Duane Ludwig has experienced the highs and lows of competing for himself inside the UFC’s Octagon.
For 2014, the head coach of Team Alpha Male wants to see continued highs.
Ludwig has found immediate success since jumping directly from fighting to coaching the likes of Urijah Faber, Joseph Benavidez, Chad Mendes and several others.
“I am seeing a world title (in 2014),” said Ludwig, during a recent interview with FightLine. “I see 12 pounds of UFC gold in our future.”
Faber and Benavidez have each had shots at the belt in recent memory, with both fights not ending the way “Bang” would have liked.
“Urijah’s loss was an (expletive) stoppage,” said Ludwig, of the February TKO awarded to Renan Barao.
Faber was covering up and signaled to the referee he was fine, but the fight was stopped and Barao retained the UFC featherweight championship.

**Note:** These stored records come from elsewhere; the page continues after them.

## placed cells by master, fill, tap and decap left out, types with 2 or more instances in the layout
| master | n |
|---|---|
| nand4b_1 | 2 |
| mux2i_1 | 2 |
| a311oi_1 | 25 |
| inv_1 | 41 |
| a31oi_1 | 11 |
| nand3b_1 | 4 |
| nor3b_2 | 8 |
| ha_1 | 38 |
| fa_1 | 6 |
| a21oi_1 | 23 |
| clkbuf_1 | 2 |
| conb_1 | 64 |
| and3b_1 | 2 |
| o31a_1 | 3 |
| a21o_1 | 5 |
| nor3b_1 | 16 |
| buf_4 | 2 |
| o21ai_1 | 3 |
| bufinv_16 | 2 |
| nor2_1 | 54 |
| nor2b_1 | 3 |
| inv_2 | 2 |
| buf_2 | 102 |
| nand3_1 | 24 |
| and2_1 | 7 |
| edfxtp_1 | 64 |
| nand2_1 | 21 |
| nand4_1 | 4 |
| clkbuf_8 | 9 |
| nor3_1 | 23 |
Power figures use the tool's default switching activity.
`config.mk`:
```
export PLATFORM = sky130hd
export DESIGN_NAME = alu_issue_stage
export DESIGN_NICKNAME = d
export VERILOG_FILES = /design/src/rtl/alu_pkg.sv /design/src/rtl/alu_regfile.sv /design/src/rtl/alu_issue_stage.sv
export SDC_FILE = /design/constraint.sdc
export NUM_CORES = 1
export LEC_CHECK = 0
export ABC_CLOCK_PERIOD_IN_PS = 4300
export BUFFER_PORTS_ARGS = -buffer_cell sky130_fd_sc_hd__buf_2
export CORE_MARGIN = 2
export CORE_UTILIZATION = 35
export DETAILED_ROUTE_END_ITERATION = 6
export PLACE_DENSITY = 0.56
export SLEW_MARGIN = 20
export SYNTH_ARGS = -nofsm -noshare
export SYNTH_HDL_FRONTEND = slang
export SYNTH_HIERARCHICAL = 1
export SYNTH_SLANG_ARGS = --single-unit
```
`constraint.sdc`:
```
create_clock -name clock -period 4.3 [get_ports clock]
set_input_delay 0.645 -clock clock [delete_from_list [all_inputs] [get_ports clock]]
set_output_delay 0.645 -clock clock [all_outputs]
set_load 0.05 [all_outputs]
```
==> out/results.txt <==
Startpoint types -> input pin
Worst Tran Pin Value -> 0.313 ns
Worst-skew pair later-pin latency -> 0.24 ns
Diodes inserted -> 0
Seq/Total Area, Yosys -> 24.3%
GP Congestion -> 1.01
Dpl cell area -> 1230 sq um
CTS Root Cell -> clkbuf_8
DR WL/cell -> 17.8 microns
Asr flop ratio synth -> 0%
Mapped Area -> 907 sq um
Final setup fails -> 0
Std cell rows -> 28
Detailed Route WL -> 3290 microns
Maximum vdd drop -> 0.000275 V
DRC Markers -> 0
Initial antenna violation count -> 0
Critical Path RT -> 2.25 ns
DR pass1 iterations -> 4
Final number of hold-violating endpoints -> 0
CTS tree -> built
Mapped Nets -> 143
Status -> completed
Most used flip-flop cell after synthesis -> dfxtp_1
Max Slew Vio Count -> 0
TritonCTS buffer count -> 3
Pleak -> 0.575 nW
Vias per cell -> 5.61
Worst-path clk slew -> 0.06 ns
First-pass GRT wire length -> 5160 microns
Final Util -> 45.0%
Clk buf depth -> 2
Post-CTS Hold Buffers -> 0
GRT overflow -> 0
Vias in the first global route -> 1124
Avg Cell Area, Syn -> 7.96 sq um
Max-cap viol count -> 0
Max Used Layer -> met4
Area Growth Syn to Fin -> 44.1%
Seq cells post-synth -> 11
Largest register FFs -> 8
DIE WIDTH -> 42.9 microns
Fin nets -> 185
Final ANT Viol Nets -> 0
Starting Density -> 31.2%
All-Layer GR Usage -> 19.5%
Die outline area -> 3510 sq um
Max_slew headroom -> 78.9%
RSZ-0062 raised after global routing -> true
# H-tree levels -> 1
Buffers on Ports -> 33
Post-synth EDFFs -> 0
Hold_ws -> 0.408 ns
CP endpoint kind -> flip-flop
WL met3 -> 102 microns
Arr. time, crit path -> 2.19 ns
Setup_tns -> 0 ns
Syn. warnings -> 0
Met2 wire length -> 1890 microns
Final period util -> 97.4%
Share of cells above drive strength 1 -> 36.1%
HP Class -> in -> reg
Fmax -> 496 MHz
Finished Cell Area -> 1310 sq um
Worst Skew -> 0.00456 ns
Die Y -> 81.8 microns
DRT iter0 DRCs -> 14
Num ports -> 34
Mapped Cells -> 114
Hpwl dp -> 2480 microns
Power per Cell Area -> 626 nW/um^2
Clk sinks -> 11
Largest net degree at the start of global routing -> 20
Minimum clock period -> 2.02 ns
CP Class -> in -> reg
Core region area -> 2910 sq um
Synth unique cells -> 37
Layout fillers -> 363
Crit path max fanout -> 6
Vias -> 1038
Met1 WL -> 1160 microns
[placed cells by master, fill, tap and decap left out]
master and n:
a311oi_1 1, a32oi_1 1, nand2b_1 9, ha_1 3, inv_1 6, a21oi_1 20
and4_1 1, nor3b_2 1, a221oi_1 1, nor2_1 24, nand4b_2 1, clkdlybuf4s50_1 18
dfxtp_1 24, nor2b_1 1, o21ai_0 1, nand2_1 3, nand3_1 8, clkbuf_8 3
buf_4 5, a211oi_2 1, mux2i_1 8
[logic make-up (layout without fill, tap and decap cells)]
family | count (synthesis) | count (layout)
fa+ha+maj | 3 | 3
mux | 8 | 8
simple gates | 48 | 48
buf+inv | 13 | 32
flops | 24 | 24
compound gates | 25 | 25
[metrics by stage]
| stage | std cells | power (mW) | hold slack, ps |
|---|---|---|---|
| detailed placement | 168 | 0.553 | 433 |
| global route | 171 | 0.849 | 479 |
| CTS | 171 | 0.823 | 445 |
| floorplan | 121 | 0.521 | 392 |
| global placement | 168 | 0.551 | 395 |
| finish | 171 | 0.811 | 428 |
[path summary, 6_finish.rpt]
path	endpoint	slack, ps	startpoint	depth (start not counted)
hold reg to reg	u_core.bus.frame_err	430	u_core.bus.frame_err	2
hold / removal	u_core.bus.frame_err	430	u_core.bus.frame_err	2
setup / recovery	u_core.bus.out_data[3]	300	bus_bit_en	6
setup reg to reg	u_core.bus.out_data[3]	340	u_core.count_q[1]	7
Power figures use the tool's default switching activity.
==> src/rtl/spongent_core.sv <==
// SPONGENT-pi[b] sponge engine: absorbs a RATE-bit block into the low state bits,
// then applies the full permutation at one round per clock.
module spongent_core #(
   parameter int RATE         = 18,
   parameter int MIN_CAPACITY = 128
) (
   input  logic            clk,
   input  logic            reset,
   input  logic            start_continue,
   input  logic            msg_data_available,
   input  logic [RATE-1:0] data_in,
   output logic            busy,
   output logic [RATE-1:0] data_out
);

   function automatic int pick_b(input int need);
      if (need <= 88)       return 88;
      else if (need <= 136) return 136;
      else if (need <= 176) return 176;
      else if (need <= 240) return 240;
      else if (need <= 272) return 272;
      else                  return 0;
   endfunction

   function automatic int rounds_of(input int b);
      case (b)
         88:      return 45;
         136:     return 70;
         176:     return 90;
         240:     return 120;
         272:     return 140;
         default: return 1;
      endcase
   endfunction

   function automatic int lfsr_init_of(input int b);
      case (b)
         88:      return 'h05;
         136:     return 'h7A;
         176:     return 'h45;
         240:     return 'h01;
         272:     return 'h9E;
         default: return 'h01;
      endcase
   endfunction

   localparam int B     = pick_b(RATE + MIN_CAPACITY);
   localparam int R     = rounds_of(B);
   localparam int L     = (B == 88) ? 6 : ((B == 272) ? 8 : 7);
   // Feedback taps of the Fibonacci LFSR as a mask over the register bits.
   localparam int TAPS  = (L == 6) ? 'h30 : ((L == 8) ? 'h8E : 'h60);
   localparam logic [L-1:0] LFSR_INIT = L'(lfsr_init_of(B));
   localparam logic [L-1:0] LFSR_TAPS = L'(TAPS);
   localparam logic [7:0]   LAST_ROUND = 8'(R - 1);

   generate
      if (B == 0) begin : g_bad_cfg
         $error("spongent_core: RATE+MIN_CAPACITY exceeds the largest state width 272");
      end
   endgenerate

   typedef enum logic {IDLE, PERMUTE} fsm_t;

   fsm_t         fsm;
   logic [B-1:0] state;
   logic [L-1:0] lfsr;
   logic [7:0]   round;

   logic [B-1:0] ctr_state;
   logic [B-1:0] sbox_state;
   logic [B-1:0] perm_state;
   logic [L-1:0] lfsr_next;

   function automatic logic [3:0] sbox(input logic [3:0] x);
      case (x)
         4'h0: return 4'hE;  4'h1: return 4'hD;  4'h2: return 4'hB;  4'h3: return 4'h0;
         4'h4: return 4'h2;  4'h5: return 4'h1;  4'h6: return 4'h4;  4'h7: return 4'hF;
         4'h8: return 4'h7;  4'h9: return 4'hA;  4'hA: return 4'h8;  4'hB: return 4'h5;
         4'hC: return 4'h9;  4'hD: return 4'hC;  4'hE: return 4'h3;  default: return 4'h6;
      endcase
   endfunction

   // Counter add at both ends of the state, then the nibble S-box layer.
   always_comb begin
      ctr_state = state;
      for (int k = 0; k < L; k++) begin
         ctr_state[k]     = ctr_state[k] ^ lfsr[k];
         ctr_state[B-1-k] = ctr_state[B-1-k] ^ lfsr[k];
      end
      sbox_state = '0;
      for (int n = 0; n < B/4; n++) begin
         sbox_state[4*n +: 4] = sbox(ctr_state[4*n +: 4]);
      end
      lfsr_next = {lfsr[L-2:0], ^(lfsr & LFSR_TAPS)};
   end

   genvar j;
   generate
      for (j = 0; j < B-1; j++) begin : g_player
         assign perm_state[(j*B/4) % (B-1)] = sbox_state[j];
      end
   endgenerate
   assign perm_state[B-1] = sbox_state[B-1];

   assign data_out = state[RATE-1:0];

   always_ff @(posedge clk) begin
      if (reset) begin
         fsm   <= IDLE;
         state <= '0;
         lfsr  <= '0;
         round <= '0;
         busy  <= 1'b0;
      end else begin
         case (fsm)
            IDLE: begin
               if (start_continue) begin
                  if (msg_data_available) begin
                     state[RATE-1:0] <= state[RATE-1:0] ^ data_in;
                  end
                  round <= '0;
                  lfsr  <= LFSR_INIT;
                  fsm   <= PERMUTE;
                  busy  <= 1'b1;
               end
            end
            PERMUTE: begin
               state <= perm_state;
               lfsr  <= lfsr_next;
               round <= round + 8'd1;
               if (round == LAST_ROUND) begin
                  fsm  <= IDLE;
                  busy <= 1'b0;
               end
            end
            default: fsm <= IDLE;
         endcase
      end
   end

endmodule
===== src/rtl/hamming_rx_if.sv =====
// Frame handshake bundle between the channel, the SEC decoder and the downstream consumer.
// The decoder takes the slave view; the link environment takes the master view.
interface hamming_rx_if;
    logic [0:65] in_data;
    logic        in_valid;
    logic        in_ready;
    logic [0:58] out_data;
    logic        out_valid;
    logic        out_ready;
    logic        out_err;
    logic        ack;
    logic        nak;

    modport slave (
        input  in_data, in_valid, out_ready,
        output in_ready, out_data, out_valid, out_err, ack, nak
    );

    modport master (
        output in_data, in_valid, out_ready,
        input  in_ready, out_data, out_valid, out_err, ack, nak
    );
endinterface
===== src/rtl/multi_mode_ff_bank.sv =====
// Bank of WIDTH flip-flops that act as SR, JK, D or T cells, all in the same mode.
// Also provides parallel load, sticky SR-invalid flags and a saturating change counter.
module multi_mode_ff_bank #(
  parameter int WIDTH   = 4,
  parameter int CNT_W   = 8,
  parameter int SR_BOTH = 0
) (
  input  logic             clk,
  input  logic             rst,
  input  logic             en,
  input  logic [1:0]       mode,
  input  logic [WIDTH-1:0] a,
  input  logic [WIDTH-1:0] b,
  input  logic             load,
  input  logic [WIDTH-1:0] ld_val,
  input  logic             err_clr,
  output logic [WIDTH-1:0] q,
  output logic [WIDTH-1:0] qbar,
  output logic [WIDTH-1:0] err,
  output logic             err_any,
  output logic [CNT_W-1:0] chg_cnt
);

  localparam logic [1:0] MODE_SR = 2'b00;
  localparam logic [1:0] MODE_JK = 2'b01;
  localparam logic [1:0] MODE_D  = 2'b10;
  localparam logic [1:0] MODE_T  = 2'b11;
  localparam logic [CNT_W-1:0] CNT_MAX = '1;

  logic [WIDTH-1:0] q_r;
  logic [WIDTH-1:0] err_r;
  logic [CNT_W-1:0] cnt_r;
  logic [WIDTH-1:0] fn_q;
  logic [WIDTH-1:0] q_next;
  logic [WIDTH-1:0] err_set;
  logic [WIDTH-1:0] err_next;

  // Per-bit cell function for the current mode; untouched bits hold.
  always_comb begin
    fn_q = q_r;
    for (int i = 0; i < WIDTH; i++) begin
      case (mode)
        MODE_SR: begin
          case ({a[i], b[i]})
            2'b10: fn_q[i] = 1'b1;
            2'b01: fn_q[i] = 1'b0;
            2'b11: begin
              // Any SR_BOTH value other than 1 or 2 keeps the bit.
              if (SR_BOTH == 1)      fn_q[i] = 1'b1;
              else if (SR_BOTH == 2) fn_q[i] = 1'b0;
            end
            default: ;
          endcase
        end
        MODE_JK: begin
          case ({a[i], b[i]})
            2'b10:   fn_q[i] = 1'b1;
            2'b01:   fn_q[i] = 1'b0;
            2'b11:   fn_q[i] = ~q_r[i];
            default: ;
          endcase
        end
        MODE_D: fn_q[i] = a[i];
        MODE_T: if (a[i]) fn_q[i] = ~q_r[i];
        default: ;
      endcase
    end
  end

  always_comb begin
    q_next   = load ? ld_val : (en ? fn_q : q_r);
    err_set  = (en && !load && mode == MODE_SR) ? (a & b) : '0;
    // A fresh error on the clearing edge survives the clear.
    err_next = (err_clr ? '0 : err_r) | err_set;
  end

  always_ff @(posedge clk) begin
    if (rst) begin
      q_r   <= '0;
      err_r <= '0;
      cnt_r <= '0;
    end else begin
      q_r   <= q_next;
      err_r <= err_next;
      if (q_next != q_r && cnt_r != CNT_MAX) cnt_r <= cnt_r + CNT_W'(1);
    end
  end

  assign q       = q_r;
  assign qbar    = ~q_r;
  assign err     = err_r;
  assign err_any = |err_r;
  assign chg_cnt = cnt_r;

endmodule


===== config.mk =====
export PLATFORM = sky130hd
export DESIGN_NAME = multi_mode_ff_bank
export DESIGN_NICKNAME = d
export VERILOG_FILES = /design/src/rtl/multi_mode_ff_bank.sv
export SDC_FILE = /design/constraint.sdc
export NUM_CORES = 1
export LEC_CHECK = 0
export BUFFER_PORTS_ARGS = -buffer_cell sky130_fd_sc_hd__buf_4
export CAP_MARGIN = 5
export CORE_UTILIZATION = 45
export CTS_CLUSTER_SIZE = 24
export DETAILED_ROUTE_END_ITERATION = 16
export PLACE_DENSITY = 0.72
export SLEW_MARGIN = 20
export SYNTH_ARGS = -nofsm -noshare
export SYNTH_HDL_FRONTEND = slang
export SYNTH_SLANG_ARGS = --single-unit

===== constraint.sdc =====
create_clock -name clk -period 3.38 [get_ports clk]
set_input_delay 0.169 -clock clk [delete_from_list [all_inputs] [get_ports clk]]
set_output_delay 0.169 -clock clk [all_outputs]
set_load 0.02 [all_outputs]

To close out 2013, Benavidez had gained a rematch with UFC flyweight champion Demetrious Johnson for the title. Just two minutes into the bout, Johnson caught Benavidez and knocked him out – a crushing blow for Ludwig to see first-hand.
“That was a rough loss, but I feel it was the only loss we actually have as a team,” he said. “TJ (Dillashaw) lost a decision he shouldn’t have. Danny (Castillo) lost a decision he shouldn’t have.
“The only losses in the UFC we have had is the Benavidez loss.”
Finding his new role
Coaching was the avenue Ludwig needed to take after suffering a knee injury. He owns a fighting record of 21-14, including 12 knockouts – the most famous of which was his six-second finish of Jonathan Goulet in 2006.
“I had three months worth of money in my account when I took the coaching job with Team Alpha Male,” he admitted. “I was in for a year-long injury and I took it to make money. That was the only reason.
“If I had more money, I wouldn’t have taken it. But it has been great because it blew my name up as a coach and instructor.”
Ludwig gets a different sense of pride helping others get better than he did improving as a fighter himself.
“I am much happier as a trainer than fighter,” he said. “Making other peoples goals my goals (gives me a sense of accomplishment).
“As a fighter, you have to be selfish. I am not a selfish person, so this is a perfect avenue.”
So, would Ludwig call himself a retired fighter now that his coaching career has taken off? Not exactly.
“I am happy with the title I have and we’ll leave it there,” he said with a laugh.”
You can find out more about Ludwig and his Bang Muay Thai System on their official website.
Update: Since the time of this interview, it has been reported that Ludwig and Team Alpha Male will be parting ways later this year.